# [TRY IT]
Begin at the top of the records and copy each line exactly. The line containing "export CORE_UTILIZATION = 45" is the last one to include.
RECORDS SUPPLIED below:
==> config.mk <==
export PLATFORM = sky130hd
export DESIGN_NAME = pwm_timer_chan
export DESIGN_NICKNAME = d
export VERILOG_FILES = /design/src/rtl/pwm_timer_pkg.sv /design/src/rtl/pwm_tick_gen.sv /design/src/rtl/pwm_out_unit.sv /design/src/rtl/pwm_timer_chan.sv
export SDC_FILE = /design/constraint.sdc
export NUM_CORES = 1
export LEC_CHECK = 0
export ABC_AREA = 1
export BUFFER_PORTS_ARGS = -buffer_cell sky130_fd_sc_hd__buf_2
export CAP_MARGIN = 30
export CORE_MARGIN = 5
export CORE_UTILIZATION = 45
export DETAILED_ROUTE_END_ITERATION = 8
export PLACE_DENSITY = 0.8
export SETUP_SLACK_MARGIN = 0.1
export SLEW_MARGIN = 20
export SYNTH_ARGS = -nofsm -noshare
export SYNTH_HDL_FRONTEND = slang
export SYNTH_SLANG_ARGS = --single-unit
==> constraint.sdc <==
create_clock -name clk_i -period 1.55 [get_ports clk_i]
set_input_delay 0.0775 -clock clk_i [delete_from_list [all_inputs] [get_ports clk_i]]
set_output_delay 0.0775 -clock clk_i [all_outputs]
set_load 0.05 [all_outputs]
==> src/rtl/pwm_timer_pkg.sv <==
package pwm_timer_pkg;

    localparam int PRE_W = 5;

    typedef enum logic [2:0] {
        SRC_DIV1  = 3'd0,
        SRC_DIV2  = 3'd1,
        SRC_DIV4  = 3'd2,
        SRC_DIV8  = 3'd3,
        SRC_DIV32 = 3'd4,
        SRC_EXT   = 3'd5
    } cnt_src_e;

    typedef enum logic [1:0] {
        EDGE_RISE = 2'd0,
        EDGE_FALL = 2'd1,
        EDGE_BOTH = 2'd2
    } ext_edge_e;

endpackage

==> src/rtl/pwm_tick_gen.sv <==
module pwm_tick_gen
    import pwm_timer_pkg::*;
(
    input  logic       clk_i,
    input  logic       rst_ni,
    input  logic       run_i,
    input  logic [2:0] src_i,
    input  logic [1:0] edge_i,
    input  logic       ext_clk_i,
    output logic       tick_o
);

    typedef struct packed {
        logic [PRE_W-1:0] presc;
        logic [2:0]       sync;
    } tg_state_t;

    tg_state_t        s_d, s_q;
    logic [PRE_W-1:0] mask;
    int unsigned      shift;
    logic             rise, fall, ext_tick;

    always_comb begin
        s_d.presc = run_i ? s_q.presc + 1'b1 : '0;
        s_d.sync  = {s_q.sync[1:0], ext_clk_i};

        rise = s_q.sync[1] & ~s_q.sync[2];
        fall = ~s_q.sync[1] & s_q.sync[2];
        case (ext_edge_e'(edge_i))
            EDGE_RISE: ext_tick = rise;
            EDGE_FALL: ext_tick = fall;
            default:   ext_tick = rise | fall;
        endcase

        case (cnt_src_e'(src_i))
            SRC_DIV2:  shift = 1;
            SRC_DIV4:  shift = 2;
            SRC_DIV8:  shift = 3;
            SRC_DIV32: shift = PRE_W;
            default:   shift = 0;
        endcase
        mask = PRE_W'((32'd1 << shift) - 32'd1);

        if (cnt_src_e'(src_i) == SRC_EXT)
            tick_o = run_i & ext_tick;
        else
            tick_o = run_i & ((s_q.presc & mask) == mask);
    end

    always_ff @(posedge clk_i or negedge rst_ni) begin
        if (!rst_ni) s_q <= '0;
        else         s_q <= s_d;
    end

endmodule

==> src/rtl/pwm_out_unit.sv <==
module pwm_out_unit (
    input  logic clk_i,
    input  logic rst_ni,
    input  logic load_i,
    input  logic step_i,
    input  logic hit_end_i,
    input  logic hit_duty_i,
    input  logic init_i,
    input  logic act_i,
    input  logic en_i,
    input  logic cutoff_i,
    output logic lvl_o,
    output logic pwm_o
);

    logic lvl_d, lvl_q;

    always_comb begin
        lvl_d = lvl_q;
        if (load_i)
            lvl_d = init_i;
        else if (step_i) begin
            if (hit_end_i)       lvl_d = ~act_i;
            else if (hit_duty_i) lvl_d = act_i;
        end

        if (!en_i)         pwm_o = 1'b0;
        else if (cutoff_i) pwm_o = ~act_i;
        else               pwm_o = lvl_q;
        lvl_o = lvl_q;
    end

    always_ff @(posedge clk_i or negedge rst_ni) begin
        if (!rst_ni) lvl_q <= 1'b0;
        else         lvl_q <= lvl_d;
    end

endmodule

==> src/rtl/pwm_timer_chan.sv <==
module pwm_timer_chan #(
    parameter int CNT_W = 16,
    parameter int N_OUT = 3
) (
    input  logic               clk_i,
    input  logic               rst_ni,
    input  logic [2:0]         src_sel_i,
    input  logic               ext_clk_i,
    input  logic [1:0]         ext_edge_i,
    input  logic               start_wr_i,
    input  logic               start_val_i,
    input  logic               cont_mode_i,
    input  logic [CNT_W-1:0]   period_i,
    input  logic [N_OUT*CNT_W-1:0] duty_i,
    input  logic [N_OUT-1:0]   out_en_i,
    input  logic [N_OUT-1:0]   act_lvl_i,
    input  logic [N_OUT-1:0]   init_lvl_i,
    input  logic               cnt_wr_i,
    input  logic [CNT_W-1:0]   cnt_wdata_i,
    input  logic               cutoff_i,
    output logic [CNT_W-1:0]   cnt_o,
    output logic               running_o,
    output logic [N_OUT-1:0]   pwm_o,
    output logic [N_OUT:0]     irq_cmp_o,
    output logic               irq_ovf_o
);

    localparam int N_CMP = N_OUT + 1;
    localparam logic [CNT_W-1:0] CNT_MAX = {CNT_W{1'b1}};

    typedef struct packed {
        logic [CNT_W-1:0] cnt;
        logic             run;
        logic [N_CMP-1:0] irq_cmp;
        logic             ovf;
    } ch_state_t;

    ch_state_t        st_d, st_q;
    logic             tick, step, load_init, hit_end;
    logic [N_OUT-1:0] hit_duty;
    logic [N_OUT-1:0] lvl_q;

    pwm_tick_gen u_tick (
        .clk_i     (clk_i),
        .rst_ni    (rst_ni),
        .run_i     (st_q.run),
        .src_i     (src_sel_i),
        .edge_i    (ext_edge_i),
        .ext_clk_i (ext_clk_i),
        .tick_o    (tick)
    );

    always_comb begin
        hit_end   = (st_q.cnt == period_i);
        step      = st_q.run & tick & ~cnt_wr_i;
        load_init = start_wr_i & start_val_i & ~st_q.run;
        for (int j = 0; j < N_OUT; j++)
            hit_duty[j] = (st_q.cnt == duty_i[j*CNT_W +: CNT_W]);
    end

    always_comb begin
        st_d         = st_q;
        st_d.irq_cmp = '0;
        st_d.ovf     = 1'b0;

        if (start_wr_i) begin
            if (!start_val_i)     st_d.run = 1'b0;
            else if (!st_q.run)   st_d.run = 1'b1;
        end

        if (cnt_wr_i) begin
            st_d.cnt = cnt_wdata_i;
        end else if (step) begin
            st_d.irq_cmp = {hit_duty, hit_end};
            if (hit_end) begin
                st_d.cnt = '0;
                if (!cont_mode_i) st_d.run = 1'b0;
            end else begin
                st_d.cnt = st_q.cnt + 1'b1;
                st_d.ovf = (st_q.cnt == CNT_MAX);
            end
        end
    end

    always_ff @(posedge clk_i or negedge rst_ni) begin
        if (!rst_ni) st_q <= '0;
        else         st_q <= st_d;
    end

    for (genvar j = 0; j < N_OUT; j++) begin : g_out
        pwm_out_unit u_out (
            .clk_i      (clk_i),
            .rst_ni     (rst_ni),
            .load_i     (load_init),
            .step_i     (step),
            .hit_end_i  (hit_end),
            .hit_duty_i (hit_duty[j]),
            .init_i     (init_lvl_i[j]),
            .act_i      (act_lvl_i[j]),
            .en_i       (out_en_i[j]),
            .cutoff_i   (cutoff_i),
            .lvl_o      (lvl_q[j]),
            .pwm_o      (pwm_o[j])
        );
    end

    assign cnt_o     = st_q.cnt;
    assign running_o = st_q.run;
    assign irq_cmp_o = st_q.irq_cmp;
    assign irq_ovf_o = st_q.ovf;

endmodule

Word level (Yosys, flattened, before mapping)
Cells that the tools add are included.
Widths: inputs -> output; s select.
{"block": "classes", "n_bitwise": 17, "div_mod_pow": 0, "multipliers": 0, "order_cmp": 0, "addsub": 3, "n_reduce_logical": 9, "n_eq_ne": 12, "mux": 31, "n_shift": 1}
{"cell": "$eq 16x16->1", "count": 4}
{"cell": "$mux 16", "count": 2}
{"cell": "$mux 1", "count": 24}
{"cell": "$mux 22", "count": 1}
{"cell": "$add 16x1->16 const B", "count": 1}
{"cell": "$eq 16x16->1 const B", "count": 1}
{"cell": "$pmux 3 s4", "count": 1}
{"cell": "$reduce_bool 3->1", "count": 3}
{"cell": "$and 1x1->1", "count": 8}
{"cell": "$not 1->1", "count": 7}
{"cell": "$eq 3x2->1 const B", "count": 2}
{"cell": "$eq 3x3->1 const B", "count": 2}
{"cell": "$mux 6", "count": 1}
{"cell": "$reduce_and 2->1", "count": 3}
{"cell": "$add 5x1->5 const B", "count": 1}
{"cell": "$and 5x5->5", "count": 1}
{"cell": "$eq 5x5->1", "count": 1}
{"cell": "$mux 5", "count": 1}
{"cell": "$shl 1x3->5 const A", "count": 1}
{"cell": "$sub 5x1->5 const B", "count": 1}
{"cell": "$reduce_bool 2->1", "count": 2}
{"cell": "$eq 3x1->1 const B", "count": 1}
{"cell": "$eq 2x1->1 const B", "count": 1}
{"cell": "$logic_not 2->1", "count": 1}
{"cell": "2 further kinds", "count": 2}
{"block": "totals", "out_inout_bits": 25, "romBits": 0, "register_bits": 33, "n_memories": 0, "ramBits": 0, "latchBits": 0, "input_bits": 102}

Logic depth before layout (Yosys ltp)
{"block": "logic_depth", "depth_word": 12, "mapped_depth": 15, "mapped_depth_nobuf": 14}

Hierarchy
Synthesis repeated with hierarchy kept, for this count alone.
{"block": "unflattened", "cells_unflattened": 503, "area_unflattened_um2": 3135.5}
{"module": "pwm_timer_chan", "area_each_um2": 2378.5, "n_inst": 1, "cells_per_inst": 393}
{"module": "pwm_tick_gen", "area_each_um2": 483.0, "n_inst": 1, "cells_per_inst": 62}
{"module": "pwm_out_unit", "area_each_um2": 91.3, "n_inst": 3, "cells_per_inst": 16}

Worst setup path after synthesis
Ideal clock, no wire load.
{"block": "synth_path", "kind": "register to register", "from": "register st_q (netlist bit cnt_o[1])", "to": "register st_q (netlist bit cnt_o[13])", "period_less_slack_ns": 1.877, "slack_ns": -0.327, "stages_incl_launch_ff": 12, "arrival_ns": 1.753, "n_path_buf": 1, "required_time_ns": 1.426, "cell_sequence": "dfrtp_1 > buf_4 > nand3_1 > nor2_2 > nand3_1 > inv_2 > nand2_2 > nor2_2 > xor2_1 > inv_1 > nand2_1 > nand3_1"}
{"block": "synth_between", "elab_chain_cells": 4, "elab_cells_between_ends": 5}
{"item": "start: declaration", "line": "pwm_timer_chan.sv:38", "source": "ch_state_t st_d, st_q;"}
{"item": "start signal: assignment", "line": "pwm_timer_chan.sv:87", "source": "else st_q <= st_d;"}
{"item": "$add 16x1->16 / $eq 16x16->1 (equally long branches)", "line": "pwm_timer_chan.sv:79, pwm_timer_chan.sv:54"}
{"item": "$mux 16 (*)", "line": "pwm_timer_chan.sv:75", "source": "if (hit_end) begin"}
{"item": "$mux 22 (*)", "line": "pwm_timer_chan.sv:73", "source": "end else if (step) begin"}
{"item": "$mux 16 (*)", "line": "pwm_timer_chan.sv:71", "source": "if (cnt_wr_i) begin"}
Mark *: on every way between the ends. The rest lies on a longest branch, timed or not. The select of a mux whose other input is x is not followed.
A chain may end at the register's enable or synchronous reset.

Final worst setup path
{"block": "layout_path", "from": "register u_tick.s_q (netlist bit u_tick.s_d[2])", "to": "register st_q (netlist bit cnt_o[4])"}
{"block": "layout_between", "elab_chain_cells": 9, "elab_cells_between_ends": 10}
{"item": "start: declaration", "line": "pwm_tick_gen.sv:18", "source": "tg_state_t s_d, s_q;"}
{"item": "start signal: assignment", "line": "pwm_tick_gen.sv:51", "source": "if (!rst_ni) s_q <= '0;"}
{"item": "start signal: assignment", "line": "pwm_tick_gen.sv:52", "source": "else s_q <= s_d;"}
{"item": "$not 1->1", "line": "pwm_tick_gen.sv:28", "source": "fall = ~s_q.sync[1] & s_q.sync[2];"}
{"item": "$and 1x1->1", "line": "pwm_tick_gen.sv:28"}
{"item": "$or 1x1->1", "line": "pwm_tick_gen.sv:32", "source": "default: ext_tick = rise | fall;"}
{"item": "$pmux 1 s2 (*)", "line": "pwm_tick_gen.sv:29", "source": "case (ext_edge_e'(edge_i))"}
{"item": "$and 1x1->1 (*)", "line": "pwm_tick_gen.sv:45", "source": "tick_o = run_i & ext_tick;"}
{"item": "$mux 1 (*)", "line": "pwm_tick_gen.sv:44", "source": "if (cnt_src_e'(src_i) == SRC_EXT)"}
{"item": "$and 1x1->1 (*) (2 in series)", "line": "pwm_timer_chan.sv:55", "source": "step = st_q.run & tick & ~cnt_wr_i;"}
{"item": "$reduce_bool 2->1 (no line) (*)"}
Mark *: on every way between the ends. The rest lies on a longest branch, timed or not.

==> flow_summary_export.csv <==
group,metric,value,unit
power_and_ir_drop,p_leak,2.58,nW
clock_network,clk_path_buf_depth,2,
die,io_pins,127,
layout,multi_input_area,0.00214,sq mm
drt,wl_per_cell,12.9,microns
yosys,synth_cells,503,
yosys,synth.top_cell.area_share,0.263,
yosys,synth_area_leaders,"dfrtp_1 26%, nand2_1 22%, xnor2_1 10%",
die,rows,30,
layout,mostFrequentLayoutCells,"167 x nand2_1, 126 x buf_2, 54 x inv_1",
power_and_ir_drop,seqPwrFrac,0.340,
drt,wirelength,9.96,mm
yosys,syn-cell-area,0.00314,sq mm
die,core,0.00679,sq mm
layout,syn_to_final_growth,47.0,%
global_routing,grt_remaining_overflow,0,
clock_network,htreeDepth,2,
layout,fin_util,0.679,
timing,setup_ws,-0.162,ns
timing,setup_viol,23,
global_routing,gr-usage-all-layers,0.215,
clock_network,cts_made_buffers,5,
critical_path,slowest_delay,0.40,ns
placed_design,place.gp.congestion,0.833,
status,violations,"negative setup slack",
clock_network,clkLatencyLatePin,0.28,ns
drt,dr.pass1.iters,4,
yosys,synth_fp_nets,610,
drt,vias,3720,
critical_path,cp_data_required_time,1.76,ns
power_and_ir_drop,p_per_area,714,mW/mm^2
critical_path,critPathMaxFanout,8,
die,die_h,93.5,microns
timing,fmax,0.584,GHz
critical_path,critPathKind,"reg -> reg",
power_and_ir_drop,switching_power,1.34,mW
drt,antenna_left,0,
clock_network,numClockSinks,33,
critical_path,crit_buf_inv,2,
die,dieArea,0.00874,sq mm
yosys,yosysTopAreaCell,"dfrtp_1",
power_and_ir_drop,ir_drop,456,uV
die,die_w,93.5,microns
timing,hold_viol,0,
layout,layout.nets,780,
power_and_ir_drop,combPwrFrac,0.472,
power_and_ir_drop,clkPwrFrac,0.188,
timing,finalSetupTns,-2.89,ns
power_and_ir_drop,p_sw_frac,0.408,
status,status,"finished with violations",
yosys,seq_area_frac_synth,0.263,
critical_path,cp-end-kind,"register",
layout,seqCellArea,847,sq um
run,drv_cap,0,
global_routing,grt_pass1_wl,15.3,mm
min_path,worst_hold_path_type,"in -> reg",
timing,grt_setup_unrepaired,"yes",
layout,drive_gt1_frac,0.438,
yosys,synth_warnings,0,
critical_path,arrival,1.92,ns
die,initial_core_util,0.462,
critical_path,critPathSlowestCell,"dfrtp_1",
timing,slew_violations,0,
placed_design,port_buffers,126,
drt,drtIter0Drc,130,
layout,layout_commonest_cell,"nand2_1",
layout,antennaDiodeCount,0,
timing,slew_headroom,0.508,
timing,fin_crit_sh,1.10,
drt,vias_per_cell,4.83,
timing,clock_skew,0.00704,ns
clock_network,cts_root_buf,"clkbuf_8",
layout,instances_no_fill,770,
placed_design,place_hpwl,7.68,mm
placed_design,dp.cells,747,
drt,post-route-drc-count,0,
critical_path,critPathLaunchType,"register",
critical_path,crit_chain,"ha_2 -> o21ai_1 -> a21oi_1 -> nor2_2 -> nor2_4 -> buf_6 -> a21oi_4 -> clkbuf_16 -> nand2_1 -> nand3_1",
clock_network,cts.reportedPaths.clkPinSlew,0.07,ns
global_routing,antenna_found_initial,0,
yosys,ys_seq_elements,33,
yosys,syn_area_per_cell,6.23,sq um
yosys,ys_types,31,
global_routing,grt_pass1_vias,3636,
critical_path,crit_family,"flip-flops",
timing,layout_min_cycle_time,1.71,ns
global_routing,grt_max_degree,34,
power_and_ir_drop,p_int,1.95,mW
timing,tightest_slew,0.737,ns
layout,num-fill-cells,561,
clock_network,cts_tree,"built",
==> synth_stat cells, drive strengths merged <==
cell type  instances
nor3               5
inv               76
or2                4
nand4              7
nor2              55
a21oi             10
nor4               1
o211ai             1
xnor2             37
o21ai             11
o211a              3
nand3             37
and3               1
clkbuf             2
buf               20
dfrtp             33
xor2               6
nand2            189
ha                 5
==> final timing paths <==
path                                         startpoint                 endpoint  slack, ns  cells past startpoint
worst min register to register  u_tick.s_d[1]$_DFF_PN0_  u_tick.s_d[2]$_DFF_PN0_       0.36                      0
max in group asynchronous                        rst_ni      running_o$_DFF_PN0_       0.63                      2
worst max register to register  u_tick.s_d[2]$_DFF_PN0_     cnt_o[4]$_DFFE_PN0P_      -0.16                     10
worst min-delay path                    cnt_wdata_i[12]    cnt_o[12]$_DFFE_PN0P_       0.01                      3
worst max-delay path            u_tick.s_d[2]$_DFF_PN0_     cnt_o[4]$_DFFE_PN0P_      -0.16                     10
min in group asynchronous                        rst_ni     cnt_o[9]$_DFFE_PN0P_       0.40                      2
==> per-layer routing <==
| layer | GRT usage | routed length (microns) | vias up | share of wire |
|---|---|---|---|---|
| met5 | 0 | 0 | - | 0 |
| met4 | 0.0501 | 162 | 0 | 0.016 |
| met3 | 0.0394 | 799 | 18 | 0.080 |
| met2 | 0.407 | 5240 | 154 | 0.53 |
| met1 | 0.248 | 3750 | 1687 | 0.38 |
| li1 | - | - | 1861 | - |
==> metrics by stage <==
stage	power (mW)	worst slack (ns)	hold slack, ns	area, sq um
2_1_floorplan	2.08	-0.0999	-0.218	3260
3_3_place_gp	2.47	-0.196	0.176	4140
3_5_place_dp	2.51	-0.286	0.175	4140
4_1_cts	3.13	-0.186	0.0114	4260
5_1_grt	3.50	-0.287	0.0398	4610
6_report	3.29	-0.162	0.0124	4610
==> registers in the layout, summed over array words and instances, names as in the netlist <==
register,count
cnt_o,16
irq_ovf_o,1
u_tick.s_d,2
u_tick.s_q,6
g_out.u_out.lvl_o,3
irq_cmp_o,4
running_o,1
==> what timing repair did <==
item,4_1_cts,5_1_grt
hold endpoints to repair,34,0
buffers inserted,1,9
resized for setup,3,62
pin swaps,6,31
gates cloned,1,2
hold buffers,2,0
setup endpoints to repair,25,25
==> worst min-delay path: cells and delay by family <==
family / cells / cell delay (ns)
buffers and inverters: 1 / 0.07
and+or+nand+nor: 2 / 0.11
==> layout make-up <==
class | instances | share of cell area
clock buffers | 7 | 0.0166
clock inverters | 1 | 0.00109
inverters | 76 | 0.0635
multi-input cells | 374 | 0.465
flip-flops and latches | 33 | 0.184
well taps | 96 | 0.0261
repair buffers | 183 | 0.244
==> power groups by stage <==
stage               Sequential (mW)  Clock [mW]  Combinational [mW]
floorplan                      1.23           0               0.849
global placement               1.13           0                1.34
detailed placement             1.13           0                1.38
CTS                            1.12       0.617                1.39
global route                   1.14       0.659                1.71
finish                         1.12       0.618                1.56
==> cell families after synthesis <==
family | count (synthesis) | share of synthesized area
AND/OR/NAND/NOR | 299 | 0.407
AO/OA/AOI/OAI | 25 | 0.0491
flip-flops | 33 | 0.263
XOR/XNOR | 43 | 0.120
adder cells (fa/ha/maj) | 5 | 0.0200
buffers and inverters | 98 | 0.141
(Power assumes the default switching activity.)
End of RECORDS SUPPLIED.
# [RESULT OF THE TASK]
==> config.mk <==
export PLATFORM = sky130hd
export DESIGN_NAME = pwm_timer_chan
export DESIGN_NICKNAME = d
export VERILOG_FILES = /design/src/rtl/pwm_timer_pkg.sv /design/src/rtl/pwm_tick_gen.sv /design/src/rtl/pwm_out_unit.sv /design/src/rtl/pwm_timer_chan.sv
export SDC_FILE = /design/constraint.sdc
export NUM_CORES = 1
export LEC_CHECK = 0
export ABC_AREA = 1
export BUFFER_PORTS_ARGS = -buffer_cell sky130_fd_sc_hd__buf_2
export CAP_MARGIN = 30
export CORE_MARGIN = 5
export CORE_UTILIZATION = 45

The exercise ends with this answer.